MATLAB: Compare 2 regression models

MATLABregressionstatistics

I wonder if there is any tool to compare 2 regression models on the same sample pool. In general more terms you put into the model the closer the fit, but you risk over fitting. For example:
>> mdl=fitglm(FitZV,FitDataV,'linear')
mdl =
Generalized linear regression model:
y ~ 1 + x1
Distribution = Normal
Estimated Coefficients:
Estimate SE tStat pValue
________ __________ _______ ______
(Intercept) 81.101 0.0085111 9528.9 0
x1 -0.22506 0.00058189 -386.77 0
9638 observations, 9636 error degrees of freedom
Estimated Dispersion: 0.698
F-statistic vs. constant model: 1.5e+05, p-value = 0
>> mdl2=fitglm(FitZV,FitDataV,'purequadratic')
mdl2 =
Generalized linear regression model:
y ~ 1 + x1 + x1^2
Distribution = Normal
Estimated Coefficients:
Estimate SE tStat pValue
___________ __________ _______ __________
(Intercept) 81.286 0.012269 6625.6 0
x1 -0.22447 0.00057029 -393.6 0
x1^2 -0.00086632 4.2147e-05 -20.555 6.3993e-92
9638 observations, 9635 error degrees of freedom
Estimated Dispersion: 0.668
F-statistic vs. constant model: 7.83e+04, p-value = 0
Both mdl and mdl2 are statically better than a constant model, but does mdl2 explain the dataset significantly better than mdl (or the oppsite)?
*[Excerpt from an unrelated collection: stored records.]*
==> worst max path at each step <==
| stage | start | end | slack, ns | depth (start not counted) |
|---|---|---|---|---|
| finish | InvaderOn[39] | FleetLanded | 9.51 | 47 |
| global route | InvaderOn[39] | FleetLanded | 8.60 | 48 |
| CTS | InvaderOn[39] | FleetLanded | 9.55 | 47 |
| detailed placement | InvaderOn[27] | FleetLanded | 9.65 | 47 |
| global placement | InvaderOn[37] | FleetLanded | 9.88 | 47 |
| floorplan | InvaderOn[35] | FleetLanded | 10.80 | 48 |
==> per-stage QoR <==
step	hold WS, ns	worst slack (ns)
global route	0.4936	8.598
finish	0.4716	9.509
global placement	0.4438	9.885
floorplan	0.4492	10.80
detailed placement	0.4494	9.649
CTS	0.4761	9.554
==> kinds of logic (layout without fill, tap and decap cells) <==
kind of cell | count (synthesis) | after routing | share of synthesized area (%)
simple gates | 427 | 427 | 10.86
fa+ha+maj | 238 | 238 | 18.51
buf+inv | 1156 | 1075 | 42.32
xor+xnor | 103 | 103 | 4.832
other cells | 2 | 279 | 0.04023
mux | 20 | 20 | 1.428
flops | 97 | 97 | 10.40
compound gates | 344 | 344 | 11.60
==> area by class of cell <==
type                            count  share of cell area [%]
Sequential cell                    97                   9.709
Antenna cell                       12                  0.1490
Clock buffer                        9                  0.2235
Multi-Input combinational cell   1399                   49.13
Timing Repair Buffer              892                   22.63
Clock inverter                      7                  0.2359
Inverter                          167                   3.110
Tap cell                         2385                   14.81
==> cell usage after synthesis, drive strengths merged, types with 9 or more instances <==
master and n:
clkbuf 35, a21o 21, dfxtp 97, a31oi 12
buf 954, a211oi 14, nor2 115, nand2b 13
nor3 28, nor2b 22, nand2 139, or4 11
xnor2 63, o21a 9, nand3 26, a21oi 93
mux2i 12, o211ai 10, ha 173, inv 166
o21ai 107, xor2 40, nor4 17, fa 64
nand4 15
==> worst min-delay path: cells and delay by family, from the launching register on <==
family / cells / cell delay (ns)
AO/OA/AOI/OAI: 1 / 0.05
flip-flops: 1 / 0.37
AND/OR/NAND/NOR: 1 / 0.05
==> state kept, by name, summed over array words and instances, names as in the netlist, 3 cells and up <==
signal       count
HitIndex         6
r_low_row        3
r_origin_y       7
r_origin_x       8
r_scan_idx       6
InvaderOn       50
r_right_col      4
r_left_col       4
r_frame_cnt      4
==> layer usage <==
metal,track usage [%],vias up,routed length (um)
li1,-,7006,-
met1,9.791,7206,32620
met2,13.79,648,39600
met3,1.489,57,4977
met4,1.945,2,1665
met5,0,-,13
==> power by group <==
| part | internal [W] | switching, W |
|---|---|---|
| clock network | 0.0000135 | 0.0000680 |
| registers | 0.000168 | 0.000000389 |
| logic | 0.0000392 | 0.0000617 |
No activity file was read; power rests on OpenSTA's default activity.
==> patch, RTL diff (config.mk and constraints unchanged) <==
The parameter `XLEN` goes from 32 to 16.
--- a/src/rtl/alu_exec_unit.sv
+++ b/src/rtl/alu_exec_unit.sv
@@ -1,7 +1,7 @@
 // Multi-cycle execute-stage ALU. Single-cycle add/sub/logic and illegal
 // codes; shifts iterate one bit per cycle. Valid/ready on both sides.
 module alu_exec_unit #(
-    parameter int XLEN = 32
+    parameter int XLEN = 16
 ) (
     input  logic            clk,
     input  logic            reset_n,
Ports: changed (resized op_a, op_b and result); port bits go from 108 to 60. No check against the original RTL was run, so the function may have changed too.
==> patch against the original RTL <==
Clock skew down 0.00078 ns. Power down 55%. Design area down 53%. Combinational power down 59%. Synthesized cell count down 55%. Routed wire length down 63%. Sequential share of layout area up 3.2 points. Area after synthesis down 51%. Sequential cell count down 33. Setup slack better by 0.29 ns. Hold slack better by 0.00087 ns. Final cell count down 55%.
### config.mk
export PLATFORM = sky130hd
export DESIGN_NAME = wb_sdram_arbiter_flat
export DESIGN_NICKNAME = d
export VERILOG_FILES = /design/src/rtl/wb_sdram_arbiter_if.sv /design/src/rtl/wb_sdram_arbiter.sv /design/src/flat_wrapper.sv
export SDC_FILE = /design/constraint.sdc
export NUM_CORES = 1
export LEC_CHECK = 0
export CORE_AREA = 2 2 132 134
export DETAILED_ROUTE_END_ITERATION = 10
export DIE_AREA = 0 0 134 136
export PLACE_DENSITY = 0.65
export SLEW_MARGIN = 30
export SYNTH_ARGS = -nofsm -noshare
export SYNTH_HDL_FRONTEND = slang
export SYNTH_SLANG_ARGS = --single-unit
### constraint.sdc
create_clock -name clk -period 3.1 [get_ports clk]
set_input_delay 0.62 -clock clk [delete_from_list [all_inputs] [get_ports clk]]
set_output_delay 0.62 -clock clk [all_outputs]
set_load 0.005 [all_outputs]
### src/rtl/wb_sdram_arbiter_if.sv
// Wishbone B3 bus bundle shared by the SDRAM arbiter ports.
// master drives the request side, slave answers with data/ack/err.
interface wishbone_b3;
  logic [31:0] adr;
  logic [31:0] dat_m2s;
  logic [31:0] dat_s2m;
  logic [3:0]  sel;
  logic        cyc;
  logic        stb;
  logic        we;
  logic [2:0]  cti;
  logic [1:0]  bte;
  logic        ack;
  logic        err;

  modport master (
    output adr, dat_m2s, sel, cyc, stb, we, cti, bte,
    input  dat_s2m, ack, err
  );

  modport slave (
    input  adr, dat_m2s, sel, cyc, stb, we, cti, bte,
    output dat_s2m, ack, err
  );
endinterface

### src/rtl/wb_sdram_arbiter.sv
// Two-master Wishbone arbiter for the shared SDRAM port.
// m0 (screen DMA) has priority; m1 gets a starvation bound.
module wb_sdram_arbiter #(
  parameter int unsigned STARVE_LIMIT = 4,
  parameter int unsigned TIMEOUT      = 1024
) (
  input  logic       clk,
  input  logic       rst,
  wishbone_b3.slave  m0,
  wishbone_b3.slave  m1,
  wishbone_b3.master s,
  output logic [1:0] grant,
  output logic [7:0] timeouts
);
  typedef enum logic [1:0] {
    IDLE,
    GNT0,
    GNT1,
    ABORT
  } state_t;

  localparam logic [7:0]  SLIM = 8'(STARVE_LIMIT);
  localparam logic [15:0] TLIM = 16'(TIMEOUT - 1);

  state_t      state, state_nx;
  logic [7:0]  starve, starve_nx;
  logic [7:0]  to_nx;
  logic [15:0] wait_cnt, wait_nx;
  logic [1:0]  grant_nx;
  logic        ab1, ab1_nx;
  logic        own0, own1;
  logic        own_cyc, own_stb;
  logic        ab_cyc, forced, expire;

  assign own0    = (state == GNT0);
  assign own1    = (state == GNT1);
  assign own_cyc = (own0 & m0.cyc) | (own1 & m1.cyc);
  assign own_stb = (own0 & m0.stb) | (own1 & m1.stb);
  assign ab_cyc  = ab1 ? m1.cyc : m0.cyc;
  assign forced  = (starve == SLIM);

  // ack on the expiring cycle wins, so expiry needs a quiet slave
  assign expire = (own0 | own1) & own_stb
                & ~s.ack & ~s.err
                & (wait_cnt == TLIM);

  always_comb begin
    s.adr     = '0;
    s.dat_m2s = '0;
    s.sel     = '0;
    s.cti     = '0;
    s.bte     = '0;
    s.cyc     = 1'b0;
    s.stb     = 1'b0;
    s.we      = 1'b0;
    unique case (1'b1)
      own0: begin
        s.adr     = m0.adr;
        s.dat_m2s = m0.dat_m2s;
        s.sel     = m0.sel;
        s.cti     = m0.cti;
        s.bte     = m0.bte;
        s.cyc     = m0.cyc;
        s.stb     = m0.stb;
        s.we      = m0.we;
      end
      own1: begin
        s.adr     = m1.adr;
        s.dat_m2s = m1.dat_m2s;
        s.sel     = m1.sel;
        s.cti     = m1.cti;
        s.bte     = m1.bte;
        s.cyc     = m1.cyc;
        s.stb     = m1.stb;
        s.we      = m1.we;
      end
      default: ;
    endcase
  end

  assign m0.ack     = own0 & s.ack & ~expire;
  assign m0.err     = own0 & (s.err | expire);
  assign m1.ack     = own1 & s.ack & ~expire;
  assign m1.err     = own1 & (s.err | expire);
  assign m0.dat_s2m = s.dat_s2m;
  assign m1.dat_s2m = s.dat_s2m;

  always_comb begin
    state_nx  = state;
    starve_nx = starve;
    wait_nx   = wait_cnt;
    to_nx     = timeouts;
    ab1_nx    = ab1;
    unique case (state)
      IDLE: begin
        wait_nx = '0;
        if (forced && m1.cyc) begin
          state_nx  = GNT1;
          starve_nx = '0;
        end else if (m0.cyc) begin
          state_nx = GNT0;
        end else if (m1.cyc) begin
          state_nx  = GNT1;
          starve_nx = '0;
        end
      end
      GNT0, GNT1: begin
        if (expire) begin
          state_nx = ABORT;
          wait_nx  = '0;
          ab1_nx   = own1;
          if (timeouts != 8'hff)
            to_nx = timeouts + 8'd1;
        end else if (!own_cyc) begin
          state_nx = IDLE;
          wait_nx  = '0;
          if (own0 && m1.cyc && !forced)
            starve_nx = starve + 8'd1;
        end else if (s.ack || s.err) begin
          wait_nx = '0;
        end else if (own_stb) begin
          wait_nx = wait_cnt + 16'd1;
        end
      end
      ABORT: begin
        wait_nx = '0;
        if (!ab_cyc)
          state_nx = IDLE;
      end
    endcase
  end

  always_comb begin
    grant_nx = 2'b00;
    if (state_nx == GNT0)
      grant_nx = 2'b01;
    else if (state_nx == GNT1)
      grant_nx = 2'b10;
  end

  always_ff @(posedge clk or posedge rst) begin
    if (rst) begin
      state    <= IDLE;
      grant    <= 2'b00;
      timeouts <= 8'd0;
      starve   <= 8'd0;
      wait_cnt <= 16'd0;
      ab1      <= 1'b0;
    end else begin
      state    <= state_nx;
      grant    <= grant_nx;
      timeouts <= to_nx;
      starve   <= starve_nx;
      wait_cnt <= wait_nx;
      ab1      <= ab1_nx;
    end
  end
endmodule

### src/flat_wrapper.sv
// flat-port wrapper written by rule: the top's interface ports become plain ports
module wb_sdram_arbiter_flat 
#(
  parameter int unsigned STARVE_LIMIT = 4,
  parameter int unsigned TIMEOUT      = 1024
)
  (clk, rst, grant, timeouts, m0_adr, m0_dat_m2s, m0_sel, m0_cyc, m0_stb, m0_we, m0_cti, m0_bte, m0_dat_s2m, m0_ack, m0_err, m1_adr, m1_dat_m2s, m1_sel, m1_cyc, m1_stb, m1_we, m1_cti, m1_bte, m1_dat_s2m, m1_ack, m1_err, s_adr, s_dat_m2s, s_sel, s_cyc, s_stb, s_we, s_cti, s_bte, s_dat_s2m, s_ack, s_err);
  wishbone_b3 m0_i ();
  wishbone_b3 m1_i ();
  wishbone_b3 s_i ();
  input  logic clk;
  input  logic rst;
  output logic [1:0] grant;
  output logic [7:0] timeouts;
  input wire logic [$bits(m0_i.adr)-1:0] m0_adr;
  input wire logic [$bits(m0_i.dat_m2s)-1:0] m0_dat_m2s;
  input wire logic [$bits(m0_i.sel)-1:0] m0_sel;
  input wire logic [$bits(m0_i.cyc)-1:0] m0_cyc;
  input wire logic [$bits(m0_i.stb)-1:0] m0_stb;
  input wire logic [$bits(m0_i.we)-1:0] m0_we;
  input wire logic [$bits(m0_i.cti)-1:0] m0_cti;
  input wire logic [$bits(m0_i.bte)-1:0] m0_bte;
  output wire logic [$bits(m0_i.dat_s2m)-1:0] m0_dat_s2m;
  output wire logic [$bits(m0_i.ack)-1:0] m0_ack;
  output wire logic [$bits(m0_i.err)-1:0] m0_err;
  input wire logic [$bits(m1_i.adr)-1:0] m1_adr;
  input wire logic [$bits(m1_i.dat_m2s)-1:0] m1_dat_m2s;
  input wire logic [$bits(m1_i.sel)-1:0] m1_sel;
  input wire logic [$bits(m1_i.cyc)-1:0] m1_cyc;
  input wire logic [$bits(m1_i.stb)-1:0] m1_stb;
  input wire logic [$bits(m1_i.we)-1:0] m1_we;
  input wire logic [$bits(m1_i.cti)-1:0] m1_cti;
  input wire logic [$bits(m1_i.bte)-1:0] m1_bte;
  output wire logic [$bits(m1_i.dat_s2m)-1:0] m1_dat_s2m;
  output wire logic [$bits(m1_i.ack)-1:0] m1_ack;
  output wire logic [$bits(m1_i.err)-1:0] m1_err;
  output wire logic [$bits(s_i.adr)-1:0] s_adr;
  output wire logic [$bits(s_i.dat_m2s)-1:0] s_dat_m2s;
  output wire logic [$bits(s_i.sel)-1:0] s_sel;
  output wire logic [$bits(s_i.cyc)-1:0] s_cyc;
  output wire logic [$bits(s_i.stb)-1:0] s_stb;
  output wire logic [$bits(s_i.we)-1:0] s_we;
  output wire logic [$bits(s_i.cti)-1:0] s_cti;
  output wire logic [$bits(s_i.bte)-1:0] s_bte;
  input wire logic [$bits(s_i.dat_s2m)-1:0] s_dat_s2m;
  input wire logic [$bits(s_i.ack)-1:0] s_ack;
  input wire logic [$bits(s_i.err)-1:0] s_err;
  assign m0_i.adr = m0_adr;
  assign m0_i.dat_m2s = m0_dat_m2s;
  assign m0_i.sel = m0_sel;
  assign m0_i.cyc = m0_cyc;
  assign m0_i.stb = m0_stb;
  assign m0_i.we = m0_we;
  assign m0_i.cti = m0_cti;
  assign m0_i.bte = m0_bte;
  assign m0_dat_s2m = m0_i.dat_s2m;
  assign m0_ack = m0_i.ack;
  assign m0_err = m0_i.err;
  assign m1_i.adr = m1_adr;
  assign m1_i.dat_m2s = m1_dat_m2s;
  assign m1_i.sel = m1_sel;
  assign m1_i.cyc = m1_cyc;
  assign m1_i.stb = m1_stb;
  assign m1_i.we = m1_we;
  assign m1_i.cti = m1_cti;
  assign m1_i.bte = m1_bte;
  assign m1_dat_s2m = m1_i.dat_s2m;
  assign m1_ack = m1_i.ack;
  assign m1_err = m1_i.err;
  assign s_adr = s_i.adr;
  assign s_dat_m2s = s_i.dat_m2s;
  assign s_sel = s_i.sel;
  assign s_cyc = s_i.cyc;
  assign s_stb = s_i.stb;
  assign s_we = s_i.we;
  assign s_cti = s_i.cti;
  assign s_bte = s_i.bte;
  assign s_i.dat_s2m = s_dat_s2m;
  assign s_i.ack = s_ack;
  assign s_i.err = s_err;
  wb_sdram_arbiter #(.STARVE_LIMIT(STARVE_LIMIT), .TIMEOUT(TIMEOUT)) u_core (.clk(clk), .rst(rst), .m0(m0_i), .m1(m1_i), .s(s_i), .grant(grant), .timeouts(timeouts));
endmodule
From what I have found devianceTest only test the model to constant, but couldn't find a function to compare 2 models? If anyone can point me to the right direction that would be appreciated.

Best Answer

One way is to use likelihood ratio test (similar to R anova function). For more information see here.
y = randn(200, 1); % test response
x = randn(200, 1); % test predictor
model1 = fitlm(x, y)
model2 = fitlm([x, x.^2], y);
LR = 2*(model2.LogLikelihood - model1.LogLikelihood); % has a X2 distribution with a df equals to number of constrained parameters, here: 1
pval = 1 - chi2cdf(LR, 1);